===== Given data
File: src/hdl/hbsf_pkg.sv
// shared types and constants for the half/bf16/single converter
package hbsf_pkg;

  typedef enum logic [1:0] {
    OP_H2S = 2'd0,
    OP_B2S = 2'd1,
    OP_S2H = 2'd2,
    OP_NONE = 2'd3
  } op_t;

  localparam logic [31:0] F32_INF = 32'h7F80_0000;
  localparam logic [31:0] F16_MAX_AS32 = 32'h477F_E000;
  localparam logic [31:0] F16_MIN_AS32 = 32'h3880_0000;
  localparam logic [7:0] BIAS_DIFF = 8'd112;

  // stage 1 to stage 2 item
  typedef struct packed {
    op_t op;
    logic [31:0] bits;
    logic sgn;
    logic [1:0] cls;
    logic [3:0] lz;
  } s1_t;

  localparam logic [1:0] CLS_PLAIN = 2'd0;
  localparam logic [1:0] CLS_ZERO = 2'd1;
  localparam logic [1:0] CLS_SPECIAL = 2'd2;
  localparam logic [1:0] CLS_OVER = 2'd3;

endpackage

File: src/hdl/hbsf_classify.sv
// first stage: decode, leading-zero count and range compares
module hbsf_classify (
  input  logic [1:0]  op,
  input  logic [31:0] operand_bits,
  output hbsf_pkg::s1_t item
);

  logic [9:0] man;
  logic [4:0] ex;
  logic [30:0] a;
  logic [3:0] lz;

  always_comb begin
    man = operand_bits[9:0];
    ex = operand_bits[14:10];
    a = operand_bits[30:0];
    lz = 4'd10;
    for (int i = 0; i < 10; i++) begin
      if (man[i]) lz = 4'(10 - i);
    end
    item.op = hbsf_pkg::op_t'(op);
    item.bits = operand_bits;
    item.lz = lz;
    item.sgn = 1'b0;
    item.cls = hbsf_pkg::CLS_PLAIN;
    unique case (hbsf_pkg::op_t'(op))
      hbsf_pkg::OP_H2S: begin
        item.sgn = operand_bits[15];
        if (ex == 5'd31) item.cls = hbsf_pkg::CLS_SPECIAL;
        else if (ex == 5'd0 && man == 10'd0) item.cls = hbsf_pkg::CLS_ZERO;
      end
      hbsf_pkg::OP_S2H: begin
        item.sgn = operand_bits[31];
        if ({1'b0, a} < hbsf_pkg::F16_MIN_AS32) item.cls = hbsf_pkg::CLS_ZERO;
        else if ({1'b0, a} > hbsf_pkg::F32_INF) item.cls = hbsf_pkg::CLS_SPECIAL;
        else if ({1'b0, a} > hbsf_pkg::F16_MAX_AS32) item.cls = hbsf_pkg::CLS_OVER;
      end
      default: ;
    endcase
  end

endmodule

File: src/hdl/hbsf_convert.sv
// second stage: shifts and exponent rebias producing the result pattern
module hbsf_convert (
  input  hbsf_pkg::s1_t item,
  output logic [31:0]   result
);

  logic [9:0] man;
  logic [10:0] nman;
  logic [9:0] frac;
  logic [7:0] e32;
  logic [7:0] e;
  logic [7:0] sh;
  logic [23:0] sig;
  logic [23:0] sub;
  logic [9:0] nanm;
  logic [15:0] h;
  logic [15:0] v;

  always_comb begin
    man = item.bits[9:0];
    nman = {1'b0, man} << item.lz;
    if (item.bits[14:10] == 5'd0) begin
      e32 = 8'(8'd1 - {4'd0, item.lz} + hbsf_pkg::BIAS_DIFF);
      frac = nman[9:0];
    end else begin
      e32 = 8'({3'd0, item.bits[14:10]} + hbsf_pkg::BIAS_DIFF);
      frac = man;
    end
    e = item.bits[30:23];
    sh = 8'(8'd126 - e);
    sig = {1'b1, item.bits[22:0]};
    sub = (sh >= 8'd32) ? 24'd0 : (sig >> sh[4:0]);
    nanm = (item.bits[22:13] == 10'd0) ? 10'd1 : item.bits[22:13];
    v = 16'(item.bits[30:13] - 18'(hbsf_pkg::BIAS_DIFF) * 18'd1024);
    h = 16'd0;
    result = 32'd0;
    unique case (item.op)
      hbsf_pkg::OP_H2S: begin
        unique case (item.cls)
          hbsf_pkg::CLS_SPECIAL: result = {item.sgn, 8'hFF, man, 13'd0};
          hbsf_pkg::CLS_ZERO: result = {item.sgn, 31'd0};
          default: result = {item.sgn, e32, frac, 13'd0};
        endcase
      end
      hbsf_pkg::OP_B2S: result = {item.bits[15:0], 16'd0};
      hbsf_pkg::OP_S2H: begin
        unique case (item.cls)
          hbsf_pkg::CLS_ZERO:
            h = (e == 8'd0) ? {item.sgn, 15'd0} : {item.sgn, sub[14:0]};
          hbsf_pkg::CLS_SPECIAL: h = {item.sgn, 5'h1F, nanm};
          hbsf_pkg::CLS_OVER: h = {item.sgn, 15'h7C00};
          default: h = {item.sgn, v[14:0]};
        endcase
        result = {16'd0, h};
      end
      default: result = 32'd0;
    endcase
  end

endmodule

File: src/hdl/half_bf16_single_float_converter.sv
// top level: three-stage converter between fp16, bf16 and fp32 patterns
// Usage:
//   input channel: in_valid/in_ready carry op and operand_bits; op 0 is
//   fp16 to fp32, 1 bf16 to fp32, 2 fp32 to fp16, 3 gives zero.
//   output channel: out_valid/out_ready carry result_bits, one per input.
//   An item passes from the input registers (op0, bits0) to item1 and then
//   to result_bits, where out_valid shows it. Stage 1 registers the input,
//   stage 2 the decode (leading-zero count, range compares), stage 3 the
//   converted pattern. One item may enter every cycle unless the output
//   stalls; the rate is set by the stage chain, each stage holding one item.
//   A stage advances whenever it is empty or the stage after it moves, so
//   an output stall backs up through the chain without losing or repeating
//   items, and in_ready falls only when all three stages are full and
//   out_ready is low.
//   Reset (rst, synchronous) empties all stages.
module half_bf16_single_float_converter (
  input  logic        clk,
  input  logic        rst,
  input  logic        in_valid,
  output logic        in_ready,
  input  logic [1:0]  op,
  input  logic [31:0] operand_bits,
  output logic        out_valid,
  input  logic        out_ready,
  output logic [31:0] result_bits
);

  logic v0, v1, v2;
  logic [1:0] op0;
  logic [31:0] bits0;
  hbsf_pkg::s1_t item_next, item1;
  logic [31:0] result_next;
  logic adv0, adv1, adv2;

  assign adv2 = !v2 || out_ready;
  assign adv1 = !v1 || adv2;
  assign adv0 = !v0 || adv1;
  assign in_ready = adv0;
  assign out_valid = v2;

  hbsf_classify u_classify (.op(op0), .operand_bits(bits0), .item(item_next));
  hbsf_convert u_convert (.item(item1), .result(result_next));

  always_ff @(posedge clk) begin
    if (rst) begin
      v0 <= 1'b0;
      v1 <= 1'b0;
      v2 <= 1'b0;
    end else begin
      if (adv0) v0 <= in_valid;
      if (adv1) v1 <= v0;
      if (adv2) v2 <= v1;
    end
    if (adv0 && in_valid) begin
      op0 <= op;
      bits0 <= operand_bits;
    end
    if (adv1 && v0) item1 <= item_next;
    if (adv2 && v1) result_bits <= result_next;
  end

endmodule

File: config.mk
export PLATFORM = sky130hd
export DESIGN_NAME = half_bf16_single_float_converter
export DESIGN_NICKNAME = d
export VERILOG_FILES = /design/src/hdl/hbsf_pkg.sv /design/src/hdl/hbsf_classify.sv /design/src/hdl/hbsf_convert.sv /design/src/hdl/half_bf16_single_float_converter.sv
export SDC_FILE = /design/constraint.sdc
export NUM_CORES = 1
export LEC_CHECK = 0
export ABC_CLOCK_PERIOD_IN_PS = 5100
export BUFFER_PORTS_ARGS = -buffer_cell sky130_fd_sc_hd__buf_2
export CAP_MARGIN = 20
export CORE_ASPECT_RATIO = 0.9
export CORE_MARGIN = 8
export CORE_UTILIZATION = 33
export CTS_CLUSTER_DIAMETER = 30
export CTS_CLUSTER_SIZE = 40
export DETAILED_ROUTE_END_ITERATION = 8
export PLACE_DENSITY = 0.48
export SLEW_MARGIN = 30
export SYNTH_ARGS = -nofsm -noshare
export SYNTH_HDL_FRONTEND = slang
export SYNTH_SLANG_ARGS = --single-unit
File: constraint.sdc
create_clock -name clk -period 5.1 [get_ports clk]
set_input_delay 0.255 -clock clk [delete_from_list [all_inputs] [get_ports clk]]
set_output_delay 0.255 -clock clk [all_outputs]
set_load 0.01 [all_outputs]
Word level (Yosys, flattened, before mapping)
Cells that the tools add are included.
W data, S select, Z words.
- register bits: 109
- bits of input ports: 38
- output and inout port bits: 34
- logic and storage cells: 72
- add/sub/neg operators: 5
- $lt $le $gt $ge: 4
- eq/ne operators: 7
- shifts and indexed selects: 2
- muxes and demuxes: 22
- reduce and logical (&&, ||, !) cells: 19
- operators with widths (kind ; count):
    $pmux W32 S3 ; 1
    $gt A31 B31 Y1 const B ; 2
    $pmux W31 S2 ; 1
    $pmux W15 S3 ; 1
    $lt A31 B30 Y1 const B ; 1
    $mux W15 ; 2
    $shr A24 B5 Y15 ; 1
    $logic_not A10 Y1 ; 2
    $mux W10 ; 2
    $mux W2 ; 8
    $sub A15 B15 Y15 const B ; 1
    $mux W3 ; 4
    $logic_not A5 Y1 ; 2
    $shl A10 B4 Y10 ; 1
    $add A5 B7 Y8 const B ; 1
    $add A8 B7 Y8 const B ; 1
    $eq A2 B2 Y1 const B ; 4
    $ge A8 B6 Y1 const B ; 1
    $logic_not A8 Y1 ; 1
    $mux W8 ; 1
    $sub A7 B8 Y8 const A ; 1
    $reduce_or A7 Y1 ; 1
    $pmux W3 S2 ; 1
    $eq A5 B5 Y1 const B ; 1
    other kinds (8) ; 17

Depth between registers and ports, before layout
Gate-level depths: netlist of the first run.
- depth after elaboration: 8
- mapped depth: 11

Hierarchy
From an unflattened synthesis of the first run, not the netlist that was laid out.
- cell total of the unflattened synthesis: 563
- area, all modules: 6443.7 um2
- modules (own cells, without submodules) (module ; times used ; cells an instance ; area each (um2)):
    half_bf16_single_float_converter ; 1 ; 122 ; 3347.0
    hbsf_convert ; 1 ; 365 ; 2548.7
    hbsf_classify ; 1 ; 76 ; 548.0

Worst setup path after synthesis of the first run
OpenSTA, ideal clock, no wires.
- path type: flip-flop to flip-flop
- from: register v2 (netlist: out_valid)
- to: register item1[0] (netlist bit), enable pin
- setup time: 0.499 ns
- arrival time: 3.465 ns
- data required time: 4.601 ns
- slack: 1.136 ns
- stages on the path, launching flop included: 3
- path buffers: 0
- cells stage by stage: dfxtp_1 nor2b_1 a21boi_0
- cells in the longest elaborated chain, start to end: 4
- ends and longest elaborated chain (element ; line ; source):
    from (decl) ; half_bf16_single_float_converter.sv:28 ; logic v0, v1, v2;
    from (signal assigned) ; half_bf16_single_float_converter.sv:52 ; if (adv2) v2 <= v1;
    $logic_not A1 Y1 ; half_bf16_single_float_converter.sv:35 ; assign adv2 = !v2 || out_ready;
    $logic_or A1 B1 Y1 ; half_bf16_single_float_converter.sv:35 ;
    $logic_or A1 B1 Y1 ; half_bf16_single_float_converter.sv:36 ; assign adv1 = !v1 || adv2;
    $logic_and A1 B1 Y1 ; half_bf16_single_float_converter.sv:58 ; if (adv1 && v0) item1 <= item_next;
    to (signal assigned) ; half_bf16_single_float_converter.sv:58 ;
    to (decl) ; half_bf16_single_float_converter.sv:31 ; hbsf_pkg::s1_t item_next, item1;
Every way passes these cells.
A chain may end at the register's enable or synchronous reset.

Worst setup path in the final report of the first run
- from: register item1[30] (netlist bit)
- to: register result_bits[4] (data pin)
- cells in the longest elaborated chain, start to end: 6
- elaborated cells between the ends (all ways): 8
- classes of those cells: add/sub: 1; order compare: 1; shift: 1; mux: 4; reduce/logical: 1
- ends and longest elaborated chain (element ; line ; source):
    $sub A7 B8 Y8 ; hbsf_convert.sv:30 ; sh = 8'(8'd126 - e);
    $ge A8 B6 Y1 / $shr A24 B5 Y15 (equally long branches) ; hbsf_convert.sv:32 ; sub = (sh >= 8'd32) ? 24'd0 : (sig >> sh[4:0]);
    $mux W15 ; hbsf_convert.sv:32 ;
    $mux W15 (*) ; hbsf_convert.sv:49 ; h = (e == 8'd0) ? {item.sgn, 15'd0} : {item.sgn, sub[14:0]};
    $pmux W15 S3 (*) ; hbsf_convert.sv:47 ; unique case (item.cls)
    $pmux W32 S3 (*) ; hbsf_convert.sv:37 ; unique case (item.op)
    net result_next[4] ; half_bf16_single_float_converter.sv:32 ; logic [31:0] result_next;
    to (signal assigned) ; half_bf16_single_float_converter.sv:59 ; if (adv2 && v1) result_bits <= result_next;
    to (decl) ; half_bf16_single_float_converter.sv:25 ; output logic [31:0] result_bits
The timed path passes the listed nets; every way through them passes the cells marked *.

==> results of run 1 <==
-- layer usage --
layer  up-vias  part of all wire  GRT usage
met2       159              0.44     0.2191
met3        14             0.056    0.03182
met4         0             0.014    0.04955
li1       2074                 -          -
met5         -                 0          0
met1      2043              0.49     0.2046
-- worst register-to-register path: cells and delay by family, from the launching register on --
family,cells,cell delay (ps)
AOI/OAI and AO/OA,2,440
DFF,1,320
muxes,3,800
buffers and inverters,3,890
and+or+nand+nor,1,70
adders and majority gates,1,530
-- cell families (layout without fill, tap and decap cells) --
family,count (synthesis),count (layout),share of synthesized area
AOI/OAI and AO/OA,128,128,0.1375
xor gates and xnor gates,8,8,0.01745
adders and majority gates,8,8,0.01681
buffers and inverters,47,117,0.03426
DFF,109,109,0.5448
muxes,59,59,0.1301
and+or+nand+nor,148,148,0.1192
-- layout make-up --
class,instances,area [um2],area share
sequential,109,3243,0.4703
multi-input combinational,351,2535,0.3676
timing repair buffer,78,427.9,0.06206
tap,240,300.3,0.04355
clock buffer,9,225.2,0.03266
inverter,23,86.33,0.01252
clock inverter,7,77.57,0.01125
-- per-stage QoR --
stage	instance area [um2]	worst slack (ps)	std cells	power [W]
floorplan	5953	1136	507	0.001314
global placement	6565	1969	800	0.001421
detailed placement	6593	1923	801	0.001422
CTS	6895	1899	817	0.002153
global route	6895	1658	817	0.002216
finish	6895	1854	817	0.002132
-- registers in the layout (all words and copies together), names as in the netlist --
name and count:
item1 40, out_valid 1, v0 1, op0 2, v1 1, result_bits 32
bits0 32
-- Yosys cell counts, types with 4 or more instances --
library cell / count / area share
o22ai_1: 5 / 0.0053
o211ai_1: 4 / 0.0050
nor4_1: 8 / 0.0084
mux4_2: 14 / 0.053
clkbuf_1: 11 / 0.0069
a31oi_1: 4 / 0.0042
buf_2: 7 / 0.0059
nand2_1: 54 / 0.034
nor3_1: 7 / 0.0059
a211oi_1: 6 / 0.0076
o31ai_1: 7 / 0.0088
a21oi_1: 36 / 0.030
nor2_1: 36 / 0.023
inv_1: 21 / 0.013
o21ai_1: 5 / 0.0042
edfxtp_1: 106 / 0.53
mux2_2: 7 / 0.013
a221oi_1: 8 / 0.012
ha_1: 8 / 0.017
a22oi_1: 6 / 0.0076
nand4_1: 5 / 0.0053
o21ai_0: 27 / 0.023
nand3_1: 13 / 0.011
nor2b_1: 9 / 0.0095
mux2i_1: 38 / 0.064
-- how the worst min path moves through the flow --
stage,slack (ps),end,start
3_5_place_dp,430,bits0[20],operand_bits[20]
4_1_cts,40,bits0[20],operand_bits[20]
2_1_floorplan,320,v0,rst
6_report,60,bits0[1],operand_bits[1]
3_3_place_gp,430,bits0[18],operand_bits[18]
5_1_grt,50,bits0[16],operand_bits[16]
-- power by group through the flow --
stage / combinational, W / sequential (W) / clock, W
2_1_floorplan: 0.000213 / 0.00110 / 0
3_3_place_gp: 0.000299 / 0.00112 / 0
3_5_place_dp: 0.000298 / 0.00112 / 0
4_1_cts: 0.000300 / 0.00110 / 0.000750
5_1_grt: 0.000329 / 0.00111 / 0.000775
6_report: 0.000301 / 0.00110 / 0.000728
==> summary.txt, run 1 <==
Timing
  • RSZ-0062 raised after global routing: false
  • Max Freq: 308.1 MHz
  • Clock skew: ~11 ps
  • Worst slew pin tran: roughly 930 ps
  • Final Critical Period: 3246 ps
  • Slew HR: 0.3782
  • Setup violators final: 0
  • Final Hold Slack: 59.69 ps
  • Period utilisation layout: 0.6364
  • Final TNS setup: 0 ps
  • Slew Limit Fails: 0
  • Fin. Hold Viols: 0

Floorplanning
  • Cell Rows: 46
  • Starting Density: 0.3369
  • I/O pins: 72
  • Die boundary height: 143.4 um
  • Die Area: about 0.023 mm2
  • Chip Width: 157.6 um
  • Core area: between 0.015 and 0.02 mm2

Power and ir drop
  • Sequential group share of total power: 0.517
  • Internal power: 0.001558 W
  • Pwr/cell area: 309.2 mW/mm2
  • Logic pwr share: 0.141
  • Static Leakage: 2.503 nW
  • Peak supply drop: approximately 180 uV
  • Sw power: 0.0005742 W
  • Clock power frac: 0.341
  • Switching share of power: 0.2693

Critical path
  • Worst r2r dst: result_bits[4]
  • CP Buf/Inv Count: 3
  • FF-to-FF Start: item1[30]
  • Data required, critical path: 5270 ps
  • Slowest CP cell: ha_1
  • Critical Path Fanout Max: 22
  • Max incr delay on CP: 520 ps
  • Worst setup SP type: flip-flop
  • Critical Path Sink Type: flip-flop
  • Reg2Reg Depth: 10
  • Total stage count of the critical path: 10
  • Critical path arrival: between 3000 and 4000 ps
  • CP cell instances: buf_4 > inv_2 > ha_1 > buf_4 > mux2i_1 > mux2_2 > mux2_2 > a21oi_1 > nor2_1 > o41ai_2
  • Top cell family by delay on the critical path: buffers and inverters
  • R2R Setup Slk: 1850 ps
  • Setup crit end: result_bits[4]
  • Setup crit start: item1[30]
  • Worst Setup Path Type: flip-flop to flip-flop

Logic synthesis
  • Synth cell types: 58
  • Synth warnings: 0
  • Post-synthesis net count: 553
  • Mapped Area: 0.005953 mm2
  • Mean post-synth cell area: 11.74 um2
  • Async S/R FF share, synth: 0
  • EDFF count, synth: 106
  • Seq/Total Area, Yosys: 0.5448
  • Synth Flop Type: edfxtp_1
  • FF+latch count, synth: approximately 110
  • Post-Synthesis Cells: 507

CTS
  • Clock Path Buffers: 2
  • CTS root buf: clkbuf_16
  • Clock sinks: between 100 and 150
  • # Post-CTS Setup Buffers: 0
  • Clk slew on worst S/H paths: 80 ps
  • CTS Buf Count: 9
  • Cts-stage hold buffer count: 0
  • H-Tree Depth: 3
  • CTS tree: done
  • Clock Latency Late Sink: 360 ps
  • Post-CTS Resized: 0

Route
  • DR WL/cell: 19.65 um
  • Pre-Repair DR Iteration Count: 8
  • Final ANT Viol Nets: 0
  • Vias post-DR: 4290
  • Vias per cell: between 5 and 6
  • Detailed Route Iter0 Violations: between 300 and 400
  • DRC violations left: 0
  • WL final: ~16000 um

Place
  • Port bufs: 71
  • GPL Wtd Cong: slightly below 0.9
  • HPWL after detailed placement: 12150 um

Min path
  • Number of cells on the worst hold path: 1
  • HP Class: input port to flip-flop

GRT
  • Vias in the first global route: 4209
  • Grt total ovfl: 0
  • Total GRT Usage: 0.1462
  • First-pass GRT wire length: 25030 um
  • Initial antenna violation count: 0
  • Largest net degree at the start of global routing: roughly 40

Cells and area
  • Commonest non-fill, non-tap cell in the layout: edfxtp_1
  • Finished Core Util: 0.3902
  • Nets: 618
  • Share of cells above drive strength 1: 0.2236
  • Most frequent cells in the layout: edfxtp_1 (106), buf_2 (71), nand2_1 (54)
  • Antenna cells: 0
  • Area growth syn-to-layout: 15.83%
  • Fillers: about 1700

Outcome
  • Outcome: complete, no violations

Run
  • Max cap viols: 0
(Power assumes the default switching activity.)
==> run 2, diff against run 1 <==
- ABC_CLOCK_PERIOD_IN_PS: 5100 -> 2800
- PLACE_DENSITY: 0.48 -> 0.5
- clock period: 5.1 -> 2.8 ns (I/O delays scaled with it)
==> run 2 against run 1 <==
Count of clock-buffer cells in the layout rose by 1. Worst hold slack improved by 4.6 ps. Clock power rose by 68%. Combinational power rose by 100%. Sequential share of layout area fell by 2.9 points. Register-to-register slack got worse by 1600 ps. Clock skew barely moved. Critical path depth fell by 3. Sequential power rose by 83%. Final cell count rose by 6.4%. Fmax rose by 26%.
==========
## What is being asked
In the records above, collect each line with "operators".

## Problem solution
- add/sub/neg operators: 5
- eq/ne operators: 7
- operators with widths (kind ; count):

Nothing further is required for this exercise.